Dagster Data Engineering Glossary:
Data Denoising
Data denoising - a definition:
In the context of data pipelines, denoising refers to the process of removing noise from the data, which could be caused by various factors such as measurement errors, faulty sensors, or even human error during data entry. The goal is to extract useful information from the data and remove any unwanted signals that could interfere with the analysis.
Data denoising in Python:
Here are some practical examples of denoising techniques in Python:
Please note that you need to have the necessary Python libraries installed in your Python environment to run this code.
Moving Average Filter: This is a simple denoising technique that involves taking the average of a sliding window of data points to smooth out the noise. It can be implemented using the rolling function in pandas or convolve function in numpy.
import numpy as np
def moving_average_filter(data, window_size):
window = np.ones(window_size)/float(window_size)
convolved_data = np.convolve(data, window, 'same')

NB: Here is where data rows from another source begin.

Context: an optimization exercise on an open-source flow, tuned for small area. The choices shown serve that exercise and are no tape-out recipe. Power figures rest on the tool's default switching activity, not on a simulated workload.

==> inputs of job 3604 <==
## zr_microseq
module zr_microseq (
    input  wire        clk,
    input  wire        rst,       
    input  wire        tick,
    input  wire        en,        
    input  wire        halt,      
    input  wire        inv,       
    input  wire [39:0] pos,       
    input  wire [31:0] vel,       
    input  wire [15:0] v1,        
    input  wire [15:0] v2,
    input  wire [15:0] v3,
    input  wire [15:0] v4,
    output reg         done,
    output reg  [2:0]  band,
    output reg  [2:0]  tgt,
    output reg         pend,
    output reg  [9:0]  addr,
    output wire [11:0] mag_a,
    output wire        pol_a,
    output wire [11:0] mag_b,
    output wire        pol_b
);
export LEC_CHECK = 0
export ABC_AREA = 1
export CAP_MARGIN = 20
export CORE_MARGIN = 2
export CORE_UTILIZATION = 40
export CTS_BUF_LIST = sky130_fd_sc_hd__clkbuf_4 sky130_fd_sc_hd__clkbuf_8
export SLEW_MARGIN = 20
export SYNTH_MEMORY_MAX_BITS = 16384
create_clock -name core_clock -period 50.0 [get_ports {clk}]
run.sh (not shown) runs the stock make flow with config.mk's settings and CLKGATE_MAP_FILE= SYNTH_SCRIPT=/design/flow/synth_recipe.tcl, a recipe that flattens the netlist after the stock synthesis.
==> job 5866 (differences from job 3604) <==
==> flow/flow/run.sh (new file) <==
#!/bin/bash
# Standard layout, with the port buffers made from the smallest buffer cell.
set -euo pipefail
export BUFFER_PORTS_ARGS="-buffer_cell sky130_fd_sc_hd__buf_1"
bash standard.sh > standard_flow.log 2>&1
==> flow/standard.sh (new file) <==
#!/bin/bash
# synth_recipe.tcl (not shown) runs the flow's synth.tcl, then flattens the netlist and writes it again
# the make line also repeats each setting of config.mk as NAME=value (left out here)
make -C /OpenROAD-flow-scripts/flow DESIGN_CONFIG=/design/flow/config.mk WORK_HOME=/design/flow/orfs CLKGATE_MAP_FILE= SYNTH_SCRIPT=/design/flow/synth_recipe.tcl "${@:-finish}"
removed: flow/run.sh
==> job 8632 (differences from job 3604) <==
==> flow/flow/run.sh (new file) <==
#!/bin/bash
# The standard layout with three changes, none of which touches the registers:
#  1. after the standard synthesis, its combinational cells are mapped again by ABC with an
#     area script (flow/area.abc); the registers keep their cells and names;
#  2. each cell is then swapped for the smallest cell of its family (the clock period leaves
#     tens of ns of slack; repair_design still fixes slew and load after placement);
#  3. the port buffers are the smallest buffer cell.
set -euo pipefail
export BUFFER_PORTS_ARGS="-buffer_cell sky130_fd_sc_hd__buf_1"
PLAT=$FLOW_HOME/platforms/$FLOW_PLATFORM
LIB=$PLAT/lib/sky130_fd_sc_hd__tt_025C_1v80.lib
RES=orfs/results/$FLOW_PLATFORM/zr_microseq/base
YOSYS=${YOSYS_EXE:-$(command -v yosys || echo /OpenROAD-flow-scripts/tools/install/yosys/bin/yosys)}

bash standard.sh synth > standard_synth.log 2>&1
cp $RES/1_2_yosys.v standard_synth_netlist.v

python3 flow/cellmap.py $LIB cellmap.v > cellmap.log 2>&1
DU=$(python3 - "$PLAT/config.mk" <<'PY'
import re, sys
t = open(sys.argv[1]).read().replace('\\\n', ' ')
cells = []
for m in re.finditer(r'^export\s+DONT_USE_CELLS\s*\+?=\s*(.*)$', t, re.M):
    cells += m.group(1).split()
print(' '.join('-dont_use ' + c for c in cells))
PY
)
cat > resyn.ys <<EOY
read_liberty -lib $LIB
read_verilog standard_synth_netlist.v
hierarchy -top $FLOW_TOP
techmap -map cellmap.v
techmap
opt -purge
abc -liberty $LIB $DU -script flow/area.abc
opt_clean -purge
hilomap -singleton -hicell sky130_fd_sc_hd__conb_1 HI -locell sky130_fd_sc_hd__conb_1 LO
stat -liberty $LIB
check -assert -mapped
write_verilog -noattr -nohex -nodec resyn_netlist.v
EOY
$YOSYS -s resyn.ys > resyn.log 2>&1
python3 flow/downsize.py resyn_netlist.v $LIB $PLAT/config.mk > downsize.log 2>&1
cp resyn_netlist.v $RES/1_2_yosys.v
bash standard.sh > standard_flow.log 2>&1
==> flow/flow/area.abc (new file) <==
strash
&get -n
&deepsyn -T 60
&dch -f
&nf -a -F 5 -A 5
&put
==> flow/flow/cellmap.py (new file) <==
#!/usr/bin/env python3
"""Write a Yosys techmap file that replaces each combinational cell of a liberty file by
its logic function, so a mapped netlist can be mapped again. Cells with a ff, latch or
statetable group (the registers) are left out and stay as they are."""
import re, sys
lib = open(sys.argv[1]).read()

def block(text, start):
    depth, i = 1, start
    while depth:
        c = text[i]
        if c == '{':
            depth += 1
        elif c == '}':
            depth -= 1
        i += 1
    return text[start:i]

def conv(f):
    f = f.replace('!', '~').replace('+', '|').replace('*', '&')
    return re.sub(r'(\w|\))\s+(?=[\w~(])', r'\1 & ', f)

out = []
for m in re.finditer(r'\n\s*cell\s*\(\s*"?(\w+)"?\s*\)\s*\{', lib):
    name, body = m.group(1), block(lib, m.end())
    if re.search(r'\b(ff|latch|statetable)\s*\(', body):
        continue
    pins = []
    for pm in re.finditer(r'\n\s*pin\s*\(\s*"?(\w+)"?\s*\)\s*\{', body):
        pb = block(body, pm.end())
        d = re.search(r'direction\s*:\s*"?(\w+)"?', pb)
        f = re.search(r'function\s*:\s*"([^"]*)"', pb)
        pins.append((pm.group(1), d.group(1) if d else None, f.group(1) if f else None))
    outs = [p for p in pins if p[1] == 'output']
    ins = [p for p in pins if p[1] == 'input']
    if not outs or any(p[2] is None for p in outs):
        continue
    s = f"module {name}({', '.join(p[0] for p in ins + outs)});\n"
    s += ''.join(f"  input {p[0]};\n" for p in ins)
    s += ''.join(f"  output {p[0]};\n  assign {p[0]} = {conv(p[2])};\n" for p in outs)
    out.append(s + "endmodule\n")
open(sys.argv[2], 'w').write(''.join(out))
==> flow/flow/downsize.py (new file) <==
#!/usr/bin/env python3
"""Swap each standard cell in a Yosys netlist for the smallest-area cell of the same
family (same name up to the drive-strength suffix, hence the same pins and function)."""
import re, sys
netlist, lib, cfg = sys.argv[1], sys.argv[2], sys.argv[3]
# the platform's don't-use cells, from its config.mk
text = open(cfg).read().replace('\\\n', ' ')
dont_use = set()
for m in re.finditer(r'^export\s+DONT_USE_CELLS\s*\+?=\s*(.*)$', text, re.M):
    dont_use.update(m.group(1).split())
area, cur = {}, None
for line in open(lib):
    m = re.match(r'\s*cell\s*\(\s*"?(\w+)"?\s*\)', line)
    if m:
        cur = m.group(1)
    m = re.match(r'\s*area\s*:\s*([\d.]+)', line)
    if m and cur and cur not in area:
        area[cur] = float(m.group(1))
fam = {}
for c, a in area.items():
    m = re.match(r'(sky130_fd_sc_hd__\w+?)_(\d+)$', c)
    if m and c not in dont_use:
        fam.setdefault(m.group(1), []).append((a, c))
best = {}
for f, lst in fam.items():
    lst.sort()
    for a, c in lst:
        best[c] = lst[0][1] if lst[0][0] < a else c
src = open(netlist).read()
n = 0
def sub(m):
    global n
    c = m.group(2)
    b = best.get(c, c)
    if b != c:
        n += 1
    return m.group(1) + b + m.group(3)
src = re.sub(r'^(\s*)(sky130_fd_sc_hd__\w+)(\s)', sub, src, flags=re.M)
open(netlist, 'w').write(src)
print(f"downsized {n} cells")
==> flow/standard.sh (new file) <==
#!/bin/bash
# synth_recipe.tcl (not shown) runs the flow's synth.tcl, then flattens the netlist and writes it again
# the make line also repeats each setting of config.mk as NAME=value (left out here)
make -C /OpenROAD-flow-scripts/flow DESIGN_CONFIG=/design/flow/config.mk WORK_HOME=/design/flow/orfs CLKGATE_MAP_FILE= SYNTH_SCRIPT=/design/flow/synth_recipe.tcl "${@:-finish}"
Settings changed: CTS_BUF_LIST sky130_fd_sc_hd__clkbuf_4 sky130_fd_sc_hd__clkbuf_8 to sky130_fd_sc_hd__clkbuf_8.
removed: flow/run.sh
==> notes <==
Utilization, highest first: job 3604, job 8632, job 5866.
Sequential share of layout area, lowest first: job 3604, job 5866, job 8632.
Against job 3604, the clock skew of job 8632 is lower by 0.0034 ns.
In power, job 3604 and job 8632 hardly differ.
The highest combinational power belongs to job 3604, the lowest to job 5866.
The lowest clock power belongs to job 3604, the highest to job 8632.
The highest maximum frequency belongs to job 5866, the lowest to job 8632.
In job 8632 the non-clock buffer count is higher than in job 5866, by 15.
Function was not checked in any run of this note: the RTL went through the layout flow alone.

port drivers added, routing unchanged:
In the flow no input, the clock included, has a driving cell. The finished layouts below were timed again as built, in two steps.
Step 1 assumes that a clkbuf_16 drives the clock port and a buf_2 every other input.
Step 2, shift: input delay + t, output delay - t, t = (earliest + latest rising clock arrival at the registers) / 2. This alone moves slack from input paths to output paths.
Three values: no drivers, after step 1, after step 2; two values: the first two.
run | shift t [ns] | setup slack, ns | hold WS [ns] | worst setup path at the end | clock arrival spread, ns
job 3604 | 0.504 | 33.747 / 33.702 / 34.207 | 0.316 / 0.316 / 0.316 | register to output | 0.019 / 0.019
job 5866 | 0.489 | 34.442 / 34.395 / 34.704 | 0.323 / 0.323 / 0.323 | input to register | 0.011 / 0.011
job 8632 | 0.479 | 33.276 / 33.235 / 33.714 | 0.332 / 0.332 / 0.332 | register to output | 0.018 / 0.018
After both steps every run listed still meets setup and hold.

print("Original data: {}".format(data))
print("Moving average filtered data with window size {}: {}".format(window_size, convolved_data))
return convolved_data
# example usage
data = np.array([1, 2, 3, 4, 5, 6, 7, 8, 9, 10])
window_size = 4
filtered_data = moving_average_filter(data, window_size)
This example will put yield the following output:
Original data: [ 1 2 3 4 5 6 7 8 9 10]
Moving average filtered data with window size 4: [0.75 1.5 2.5 3.5 4.5 5.5 6.5 7.5 8.5 6.75]
Median Filter: This technique involves replacing each data point with the median of its neighboring points. It can be implemented using the signal.medfilt function in scipy.
from scipy import signal
def median_filter(data, window_size):
filtered_data = signal.medfilt(data, kernel_size=window_size)
print("Original data: {}".format(data))
print("Median filtered data with window size {}: {}".format(window_size, filtered_data))
return filtered_data
# example usage
data = [1, 2, 3, 4, 5, 6, 7, 8, 9, 10]
window_size = 5
filtered_data = median_filter(data, window_size)
Which will output:
Original data: [1, 2, 3, 4, 5, 6, 7, 8, 9, 10]
Median filtered data with window size 5: [1 2 3 4 5 6 7 8 8 8]
Try changing the window_size
value to 4 for an interesting result.
Since we are applying a median filter to an input signal using the medfilt()
function from the scipy.signal
module. The medfilt()
function applies a median filter to the input signal using a sliding window with a specified size, and returns the filtered signal.
When the window size is even, such as when window_size
= 4, the function raises an error because the medfilt()
function requires an odd number for the window size. This is because the median filter operates by taking the median value of the data points within the window, and when the window size is even, the median value is not well-defined.
Wavelet Transform: This is a more advanced denoising technique that involves decomposing the signal into different frequency bands using wavelets and then thresholding the coefficients to remove the noise. It can be implemented using the pywt library (which may require installation using pip install PyWavelets
.
import numpy as np
import pywt
def wavelet_denoising(data, wavelet='db4', level=1):
coeffs = pywt.wavedec(data, wavelet, level=level)
threshold = np.std(coeffs[-level])
coeffs = [pywt.threshold(c, threshold) for c in coeffs]
denoised_data = pywt.waverec(coeffs, wavelet)
print("Original data: {}".format(data))
print("Denoised data using wavelet {}: {}".format(wavelet, denoised_data))
return denoised_data
# example usage
data = [1, 2, 3, 4, 5, 6, 7, 8, 9, 10]
wavelet = 'db4'
level = 1
denoised_data = wavelet_denoising(data, wavelet, level)
Which will yield the following output:
Original data: [1, 2, 3, 4, 5, 6, 7, 8, 9, 10]
Denoised data using wavelet db4: [0.95707075 2.00990332 2.94189799 3.95561577 5.00005885 5.96165328
6.97197144 7.97478225 8.97266171 9.96551716]
These are just a few examples of denoising techniques that can be used in data pipelines. The choice of technique depends on the nature of the noise and the requirements of the analysis.